(WORKING DATA Opens)
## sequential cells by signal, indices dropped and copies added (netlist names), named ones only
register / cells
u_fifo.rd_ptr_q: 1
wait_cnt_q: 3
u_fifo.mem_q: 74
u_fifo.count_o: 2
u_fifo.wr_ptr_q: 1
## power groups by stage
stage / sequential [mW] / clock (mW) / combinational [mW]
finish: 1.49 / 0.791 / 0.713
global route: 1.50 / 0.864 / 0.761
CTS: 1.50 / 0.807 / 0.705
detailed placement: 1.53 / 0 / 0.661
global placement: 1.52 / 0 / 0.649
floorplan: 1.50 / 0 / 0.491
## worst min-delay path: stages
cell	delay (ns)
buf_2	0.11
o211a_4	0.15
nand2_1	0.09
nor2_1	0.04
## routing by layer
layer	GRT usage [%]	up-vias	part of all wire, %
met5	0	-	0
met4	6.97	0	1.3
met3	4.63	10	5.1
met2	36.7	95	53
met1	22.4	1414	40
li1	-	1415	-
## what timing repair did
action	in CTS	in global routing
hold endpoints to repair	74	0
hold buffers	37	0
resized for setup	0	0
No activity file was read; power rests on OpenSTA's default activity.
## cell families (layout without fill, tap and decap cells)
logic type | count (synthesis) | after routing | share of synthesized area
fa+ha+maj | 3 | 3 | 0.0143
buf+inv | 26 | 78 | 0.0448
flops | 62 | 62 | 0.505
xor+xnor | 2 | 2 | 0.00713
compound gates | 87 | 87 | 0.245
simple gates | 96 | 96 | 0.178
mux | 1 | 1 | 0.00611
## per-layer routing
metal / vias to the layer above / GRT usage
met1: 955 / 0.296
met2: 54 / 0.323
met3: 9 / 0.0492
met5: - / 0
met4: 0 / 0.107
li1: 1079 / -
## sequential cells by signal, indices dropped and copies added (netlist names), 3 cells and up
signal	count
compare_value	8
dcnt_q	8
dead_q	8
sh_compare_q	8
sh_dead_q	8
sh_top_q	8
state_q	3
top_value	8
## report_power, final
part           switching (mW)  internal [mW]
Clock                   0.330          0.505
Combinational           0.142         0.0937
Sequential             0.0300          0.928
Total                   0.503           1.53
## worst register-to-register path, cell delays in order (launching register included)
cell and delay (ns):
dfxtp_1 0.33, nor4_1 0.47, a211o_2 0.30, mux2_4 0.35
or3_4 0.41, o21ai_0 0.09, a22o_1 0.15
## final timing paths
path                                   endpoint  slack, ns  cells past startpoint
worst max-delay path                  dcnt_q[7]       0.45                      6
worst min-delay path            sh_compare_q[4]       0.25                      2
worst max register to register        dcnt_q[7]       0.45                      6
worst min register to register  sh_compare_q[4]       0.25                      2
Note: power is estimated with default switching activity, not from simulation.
### config.mk
export PLATFORM = sky130hd
export DESIGN_NAME = alu_sequencer_flat
export DESIGN_NICKNAME = d
export VERILOG_FILES = /design/src/rtl/alu_sequencer_pkg.sv /design/src/rtl/alu_sequencer_if.sv /design/src/rtl/alu_sequencer_settle_timer.sv /design/src/rtl/alu_sequencer.sv /design/src/flat_wrapper.sv
export SDC_FILE = /design/constraint.sdc
export NUM_CORES = 1
export LEC_CHECK = 0
export BUFFER_PORTS_ARGS = -buffer_cell sky130_fd_sc_hd__buf_4
export CAP_MARGIN = 10
export CORE_AREA = 2 2 106 108
export CTS_CLUSTER_DIAMETER = 200
export DETAILED_ROUTE_END_ITERATION = 10
export DIE_AREA = 0 0 108 110
export GPL_ROUTABILITY_DRIVEN = 0
export PLACE_DENSITY = 0.94
export SLEW_MARGIN = 15
export SYNTH_ARGS = -nofsm -noshare
export SYNTH_HDL_FRONTEND = slang
export SYNTH_SLANG_ARGS = --single-unit
export TNS_END_PERCENT = 100
### constraint.sdc
create_clock -name clk -period 9.7 [get_ports clk]
set_clock_uncertainty 0.2 [all_clocks]
set_input_delay 0.485 -clock clk [delete_from_list [all_inputs] [get_ports clk]]
set_output_delay 0.485 -clock clk [all_outputs]
set_load 0.05 [all_outputs]
### src/rtl/alu_sequencer_pkg.sv
// Shared ALU defines: opcodes, settle default, sequencer types.
// Imported by the sequencer and by ALU control logic.
package alu_sequencer_pkg;

  typedef enum logic [2:0] {
    OP_ADD  = 3'd0,
    OP_SUB  = 3'd1,
    OP_XOR  = 3'd2,
    OP_SLT  = 3'd3,
    OP_AND  = 3'd4,
    OP_NAND = 3'd5,
    OP_NOR  = 3'd6,
    OP_OR   = 3'd7
  } alu_op_e;

  localparam int SETTLE_DEFAULT = 4;
  localparam int TIMER_W = 4;

  typedef enum logic [1:0] {
    IDLE   = 2'd0,
    SETTLE = 2'd1,
    HOLD   = 2'd2
  } state_e;

  typedef struct packed {
    logic [31:0] result;
    logic        carryout;
    logic        zero;
    logic        overflow;
    logic [2:0]  command;
  } out_t;

endpackage
[src/rtl/div_pkg.sv]
// Shared definitions for the sequential non-restoring divider:
// FSM encoding and counter sizing.
package div_pkg;

  localparam logic [1:0] ST_IDLE = 2'd0;
  localparam logic [1:0] ST_CALC = 2'd1;
  localparam logic [1:0] ST_FIX  = 2'd2;
  localparam logic [1:0] ST_DONE = 2'd3;

  typedef enum logic [1:0] {
    IDLE = ST_IDLE,
    CALC = ST_CALC,
    FIX  = ST_FIX,
    DONE = ST_DONE
  } state_t;

  function automatic int cnt_width(input int width);
    return $clog2(width + 1);
  endfunction

endpackage

[src/rtl/div_addsub.sv]
// Ripple-carry adder/subtractor; op=1 computes a - b.
// Shared by the iteration step and the final remainder correction.
module div_addsub #(
  parameter int W = 33
) (
  input  logic [W-1:0] a,
  input  logic [W-1:0] b,
  input  logic         op,
  output logic [W-1:0] sum
);

  logic [W-1:0] bx;

  assign bx = b ^ {W{op}};

  always_comb begin
    logic cy;
    cy  = op;
    sum = '0;
    for (int i = 0; i < W; i++) begin
      sum[i] = a[i] ^ bx[i] ^ cy;
      cy     = (a[i] & bx[i]) | (cy & (a[i] ^ bx[i]));
    end
  end

endmodule

[src/rtl/nonrestoring_divider_32.sv]
// Sequential non-restoring divider, one quotient bit per cycle,
// signed or unsigned, behind a start/done handshake.
module nonrestoring_divider_32
  import div_pkg::*;
#(
  parameter int WIDTH = 32
) (
  input  logic             clk,
  input  logic             rst_n,
  input  logic             start,
  input  logic             signed_op,
  input  logic [WIDTH-1:0] dividend,
  input  logic [WIDTH-1:0] divisor,
  output logic             busy,
  output logic             done,
  output logic [WIDTH-1:0] quotient,
  output logic [WIDTH-1:0] remainder,
  output logic             div_by_zero
);

  localparam int CW = cnt_width(WIDTH);
  localparam logic [WIDTH-1:0] ONE = WIDTH'(1);
  localparam logic [CW-1:0] CNT_ONE = CW'(1);
  localparam logic [CW-1:0] CNT_INIT = CW'(WIDTH);

  state_t state;

  logic [WIDTH:0]   p;
  logic [WIDTH-1:0] a;
  logic [WIDTH-1:0] d;
  logic [CW-1:0]    cnt;
  logic             q_neg;
  logic             r_neg;

  logic [WIDTH:0]   p_shift;
  logic [WIDTH:0]   as_a;
  logic [WIDTH:0]   as_b;
  logic [WIDTH:0]   as_sum;
  logic             as_op;

  logic             dvd_neg;
  logic             dvs_neg;
  logic [WIDTH-1:0] dvd_mag;
  logic [WIDTH-1:0] dvs_mag;
  logic [WIDTH-1:0] rem_mag;
  logic [WIDTH-1:0] q_fin;
  logic [WIDTH-1:0] r_fin;

  assign p_shift = {p[WIDTH-1:0], a[WIDTH-1]};

  // Iterate: subtract while partial remainder is non-negative.
  // Fix: add the divisor back once if it ended negative.
  always_comb begin
    as_a  = p;
    as_op = 1'b0;
    if (state == CALC) begin
      as_a  = p_shift;
      as_op = ~p[WIDTH];
    end
  end

  assign as_b = {1'b0, d};

  div_addsub #(
    .W(WIDTH + 1)
  ) u_addsub (
    .a  (as_a),
    .b  (as_b),
    .op (as_op),
    .sum(as_sum)
  );

  assign dvd_neg = signed_op & dividend[WIDTH-1];
  assign dvs_neg = signed_op & divisor[WIDTH-1];
  assign dvd_mag = dvd_neg ? (~dividend + ONE) : dividend;
  assign dvs_mag = dvs_neg ? (~divisor + ONE) : divisor;

  assign rem_mag = p[WIDTH] ? as_sum[WIDTH-1:0] : p[WIDTH-1:0];
  assign q_fin   = q_neg ? (~a + ONE) : a;
  assign r_fin   = r_neg ? (~rem_mag + ONE) : rem_mag;

  always_ff @(posedge clk) begin
    if (!rst_n) begin
      state       <= IDLE;
      busy        <= 1'b0;
      done        <= 1'b0;
      div_by_zero <= 1'b0;
      quotient    <= '0;
      remainder   <= '0;
      p           <= '0;
      a           <= '0;
      d           <= '0;
      cnt         <= '0;
      q_neg       <= 1'b0;
      r_neg       <= 1'b0;
    end else begin
      done <= 1'b0;
      unique case (state)
        IDLE: begin
          if (start) begin
            if (divisor == '0) begin
              quotient    <= '1;
              remainder   <= dividend;
              div_by_zero <= 1'b1;
              done        <= 1'b1;
              state       <= DONE;
            end else begin
              p     <= '0;
              a     <= dvd_mag;
              d     <= dvs_mag;
              q_neg <= dvd_neg ^ dvs_neg;
              r_neg <= dvd_neg;
              cnt   <= CNT_INIT;
              busy  <= 1'b1;
              state <= CALC;
            end
          end
        end
        CALC: begin
          p   <= as_sum;
          a   <= {a[WIDTH-2:0], ~as_sum[WIDTH]};
          cnt <= cnt - CNT_ONE;
          if (cnt == CNT_ONE) begin
            state <= FIX;
          end
        end
        FIX: begin
          quotient    <= q_fin;
          remainder   <= r_fin;
          div_by_zero <= 1'b0;
          busy        <= 1'b0;
          done        <= 1'b1;
          state       <= DONE;
        end
        DONE: begin
          state <= IDLE;
        end
      endcase
    end
  end

endmodule

[config.mk]
export PLATFORM = sky130hd
export DESIGN_NAME = nonrestoring_divider_32
export DESIGN_NICKNAME = d
export VERILOG_FILES = /design/src/rtl/div_pkg.sv /design/src/rtl/div_addsub.sv /design/src/rtl/nonrestoring_divider_32.sv
export SDC_FILE = /design/constraint.sdc
export NUM_CORES = 1
export LEC_CHECK = 0
export BUFFER_PORTS_ARGS = -buffer_cell sky130_fd_sc_hd__clkbuf_2
export CAP_MARGIN = 20
export CORE_MARGIN = 10
export CORE_UTILIZATION = 45
export CTS_BUF_LIST = sky130_fd_sc_hd__clkbuf_8
export DETAILED_ROUTE_END_ITERATION = 8
export PLACE_DENSITY = 0.61
export SETUP_SLACK_MARGIN = 0.1
export SYNTH_ARGS = -nofsm -noshare
export SYNTH_HDL_FRONTEND = slang
export SYNTH_SLANG_ARGS = --single-unit
[constraint.sdc]
create_clock -name clk -period 16.4 [get_ports clk]
set_input_delay 3.28 -clock clk [delete_from_list [all_inputs] [get_ports clk]]
set_output_delay 3.28 -clock clk [all_outputs]
set_load 0.01 [all_outputs]
-- Word-level counts from Yosys, hierarchy flattened
Cells that the tools add are included.
- $add $sub $neg: 5
- multipliers: 0
- div/mod/pow operators: 0
- order comparisons: 0
- equality and inequality tests: 8
- shift-type cells: 0
- mux-type cells: 35
- bitwise operators: 173
- reductions and logical operators: 9
- operators by type and width (cell ; number):
    2-to-1 mux 32 bit ; 11
    one-hot mux 32 bit (2 select lines) ; 3
    adder 32 x 1 -> 32 bit (second input constant) ; 4
    inverter 32 bit ; 4
    2-to-1 mux 33 bit ; 3
    XOR 1 bit ; 67
    AND 1 bit ; 66
    one-hot mux 33 bit (2 select lines) ; 1
    XOR 32 x 33 -> 33 bit ; 1
    logical NOT 32 bit ; 1
    OR 1 bit ; 32
    2-to-1 mux 6 bit ; 2
    one-hot mux 6 bit (2 select lines) ; 1
    AND reduction 3 bit ; 4
    one-hot mux 2 bit (4 select lines) ; 1
    2-to-1 mux 1 bit ; 7
    == test 6 x 1 -> 1 bit (second input constant) ; 1
    2-to-1 mux 2 bit ; 3
    != test 2 bit (second input constant) ; 3
    one-hot mux 1 bit (2 select lines) ; 3
    subtractor 6 x 1 -> 6 bit (second input constant) ; 1
    == test 2 bit (second input constant) ; 2
    nonzero test 2 bit ; 2
    inverter 1 bit ; 3
    other kinds (4) ; 4
- flip-flop bits (word level): 174
- latch bits: 0
- memory bits (writable): 0
- memory bits (read-only): 0
- input bits: 68
- output and inout bits: 67
- logic and storage cells: 242
- memories: 0

-- Depth between registers and ports, before layout
Gate-level depths: netlist (run 1).
- depth in word-level cells: 72
- gate-level depth with buffers: 47
- depth with buffers taken out: 45

-- Modules after synthesis
Synthesis (run 1) repeated with hierarchy kept, for this count alone.
- cell total of the unflattened synthesis: 1451
- area, all modules: 11827.6 sq um
- modules (own cells, without submodules) (module ; instances ; cells each ; area each (sq um) ; sequential area each (sq um)):
    nonrestoring_divider_32 ; 1 ; 1318 ; 10593.9 ; 3483.3
    div_addsub ; 1 ; 133 ; 1233.7 ; 0.0

-- Worst setup path before layout (run 1)
No wires, ideal clock.
- path kind: reg2reg
- from: register state[1]
- to: register remainder[31]
- arrival time: 13583 ps
- path slack: 2687 ps
- stages on the path, launching flop included: 44
- buffers on the path: 2
- period minus slack after synthesis: 13713 ps
- path through: dfxtp_1 -> inv_1 -> ha_1 -> buf_2 -> nand2_1 -> buf_1 -> xnor2_1 -> fa_1 -> fa_1 -> fa_1 -> fa_1 -> fa_1 -> fa_1 -> fa_1 -> fa_1 -> fa_1 -> fa_1 -> fa_1 -> [8 not listed] -> fa_1 -> fa_1 -> fa_1 -> fa_1 -> fa_1 -> fa_1 -> fa_1 -> fa_1 -> inv_1 -> fa_1 -> inv_1 -> fa_1 -> fa_1 -> inv_1 -> fa_1 -> a21oi_1 -> xnor2_1 -> o22ai_1
- word-level cells in the longest chain between the ends: 72
- elaborated cells between the ends (all ways): 172
- ends and longest elaborated chain (element ; RTL line ; source):
    from (decl) ; nonrestoring_divider_32.sv:26 ; state_t state;
    from (signal assigned) ; nonrestoring_divider_32.sv:84 ; state <= IDLE;
    from (signal assigned) ; nonrestoring_divider_32.sv:106 ; state <= DONE;
    from (signal assigned) ; nonrestoring_divider_32.sv:115 ; state <= CALC;
    == test 2 x 1 -> 1 bit ; nonrestoring_divider_32.sv:56 ; if (state == CALC) begin
    2-to-1 mux 1 bit ; nonrestoring_divider_32.sv:56 ;
    XOR 32 x 33 -> 33 bit ; div_addsub.sv:14 ; assign bx = b ^ {W{op}};
    XOR 1 bit ; div_addsub.sv:21, div_addsub.sv:22 ;
    AND 1 bit ; div_addsub.sv:22 ; cy = (a[i] & bx[i]) | (cy & (a[i] ^ bx[i]));
    OR 1 bit ; div_addsub.sv:22 ;
    AND 1 bit ; div_addsub.sv:22 ;
    OR 1 bit ; div_addsub.sv:22 ;
    [56 not listed] ; - ;
    AND 1 bit ; div_addsub.sv:22 ;
    OR 1 bit ; div_addsub.sv:22 ;
    XOR 1 bit ; div_addsub.sv:21 ; sum[i] = a[i] ^ bx[i] ^ cy;
    2-to-1 mux 32 bit ; nonrestoring_divider_32.sv:78 ; assign rem_mag = p[WIDTH] ? as_sum[WIDTH-1:0] : p[WIDTH-1:0];
    inverter 32 bit ; nonrestoring_divider_32.sv:80 ; assign r_fin = r_neg ? (~rem_mag + ONE) : rem_mag;
    adder 32 x 1 -> 32 bit ; nonrestoring_divider_32.sv:80 ;
    2-to-1 mux 32 bit ; nonrestoring_divider_32.sv:80 ;
    one-hot mux 32 bit (2 select lines) ; nonrestoring_divider_32.sv:98 ; unique case (state)
    to (signal assigned) ; nonrestoring_divider_32.sv:103 ; remainder <= dividend;
    to (signal assigned) ; nonrestoring_divider_32.sv:129 ; remainder <= r_fin;
    to (decl) ; nonrestoring_divider_32.sv:17 ; output logic [WIDTH-1:0] remainder,
Several ways; a longest one is shown, not always the timed one.
A chain may end at the register's enable or synchronous reset.

-- Worst setup path after layout (run 1)
Ends and elaborated chain as after synthesis.
[src/rtl/mac_seq_ctrl.sv]
// mac_seq_ctrl: drives an external MAC through a multi-beat dot product.
// A command (mode, beat count) is accepted in IDLE. Operand beats are then
// streamed through the MAC, and each combinational MAC result is folded back
// into the accumulator. The final 24-bit sum is offered on a valid/ready
// result port. Illegal commands skip straight to a zero-valued error result.
module mac_seq_ctrl #(
  parameter int LEN_W = 8
) (
  input  logic             i_clk,
  input  logic             i_rst_n,
  // Command port
  input  logic             i_cmd_valid,
  output logic             o_cmd_ready,
  input  logic [1:0]       i_cmd_mode,
  input  logic [LEN_W-1:0] i_cmd_len,
  // Operand stream
  input  logic             i_op_valid,
  output logic             o_op_ready,
  input  logic [255:0]     i_op_a,
  input  logic [255:0]     i_op_b,
  input  logic [7:0]       i_op_vsq_a,
  input  logic [7:0]       i_op_vsq_b,
  // Result port
  output logic             o_res_valid,
  input  logic             i_res_ready,
  output logic [23:0]      o_res_data,
  output logic             o_res_err,
  output logic             o_busy,
  // MAC side
  output logic [1:0]       o_mac_mode,
  output logic [23:0]      o_mac_psum,
  output logic [255:0]     o_mac_a,
  output logic [255:0]     o_mac_b,
  output logic [7:0]       o_mac_vsq_a,
  output logic [7:0]       o_mac_vsq_b,
  input  logic [23:0]      i_mac_result
);

  localparam int OP_W  = 256;
  localparam int ACC_W = 24;
  localparam int VSQ_W = 8;

  localparam logic [1:0]       MODE_ILLEGAL = 2'd3;
  localparam logic [LEN_W-1:0] CNT_ZERO     = '0;
  localparam logic [LEN_W-1:0] CNT_ONE      = {{(LEN_W-1){1'b0}}, 1'b1};

  typedef enum logic [1:0] {
    ST_IDLE = 2'd0,
    ST_RUN  = 2'd1,
    ST_DONE = 2'd2
  } state_e;

  state_e             state_q, state_d;
  logic [ACC_W-1:0]   acc_q, acc_d;
  logic [LEN_W-1:0]   cnt_q, cnt_d;
  logic               err_q, err_d;
  logic [1:0]         mode_q, mode_d;

  logic               cmd_hs;
  logic               op_hs;
  logic               res_hs;
  logic               run;

  // A command is usable only with a defined mode and at least one beat.
  function automatic logic cmd_is_legal(input logic [1:0]       mode,
                                        input logic [LEN_W-1:0] len);
    return (mode != MODE_ILLEGAL) && (len != CNT_ZERO);
  endfunction

  assign run    = (state_q == ST_RUN);
  assign cmd_hs = i_cmd_valid && o_cmd_ready;
  assign op_hs  = i_op_valid  && o_op_ready;
  assign res_hs = o_res_valid && i_res_ready;

  // Handshake readiness follows the state directly, so it is glitch-free
  // with respect to the other side's valid.
  assign o_cmd_ready = (state_q == ST_IDLE);
  assign o_op_ready  = run;
  assign o_res_valid = (state_q == ST_DONE);
  assign o_busy      = (state_q != ST_IDLE);

  // Result fields are only meaningful in DONE; keep them quiet elsewhere.
  assign o_res_data = o_res_valid ? acc_q : '0;
  assign o_res_err  = o_res_valid && err_q;

  // MAC operands are zeroed outside RUN so the datapath does not toggle
  // while the sequencer is idle or waiting on the result consumer.
  assign o_mac_mode  = mode_q;
  assign o_mac_psum  = acc_q;
  assign o_mac_a     = run ? i_op_a     : {OP_W{1'b0}};
  assign o_mac_b     = run ? i_op_b     : {OP_W{1'b0}};
  assign o_mac_vsq_a = run ? i_op_vsq_a : {VSQ_W{1'b0}};
  assign o_mac_vsq_b = run ? i_op_vsq_b : {VSQ_W{1'b0}};

  // Next-state logic: command latch, beat accumulation, result drain.
  always_comb begin
    state_d = state_q;
    acc_d   = acc_q;
    cnt_d   = cnt_q;
    err_d   = err_q;
    mode_d  = mode_q;

    unique case (state_q)
      ST_IDLE: begin
        if (cmd_hs) begin
          mode_d = i_cmd_mode;
          acc_d  = '0;
          if (cmd_is_legal(i_cmd_mode, i_cmd_len)) begin
            cnt_d   = i_cmd_len;
            state_d = ST_RUN;
          end else begin
            err_d   = 1'b1;
            state_d = ST_DONE;
          end
        end
      end

      ST_RUN: begin
        // The counter is loaded with len >= 1 and leaves RUN on reaching
        // one, so it never decrements through zero even for the max length.
        if (op_hs) begin
          acc_d = i_mac_result;
          cnt_d = cnt_q - CNT_ONE;
          if (cnt_q == CNT_ONE) begin
            state_d = ST_DONE;
          end
        end
      end

      ST_DONE: begin
        if (res_hs) begin
          err_d   = 1'b0;
          state_d = ST_IDLE;
        end
      end

      default: begin
        state_d = ST_IDLE;
      end
    endcase
  end

  // State and accumulator registers; reset discards any partial result.
  always_ff @(posedge i_clk or negedge i_rst_n) begin
    if (!i_rst_n) begin
      state_q <= ST_IDLE;
      acc_q   <= '0;
      cnt_q   <= '0;
      err_q   <= 1'b0;
      mode_q  <= 2'd0;
    end else begin
      state_q <= state_d;
      acc_q   <= acc_d;
      cnt_q   <= cnt_d;
      err_q   <= err_d;
      mode_q  <= mode_d;
    end
  end

endmodule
(WORKING DATA Closes)
§ **EXERCISE DIRECTIONS**
Scan the material above for lines that contain the string "added", and copy each such line.

§ **RESPONSE AREA**
## sequential cells by signal, indices dropped and copies added (netlist names), named ones only
## sequential cells by signal, indices dropped and copies added (netlist names), 3 cells and up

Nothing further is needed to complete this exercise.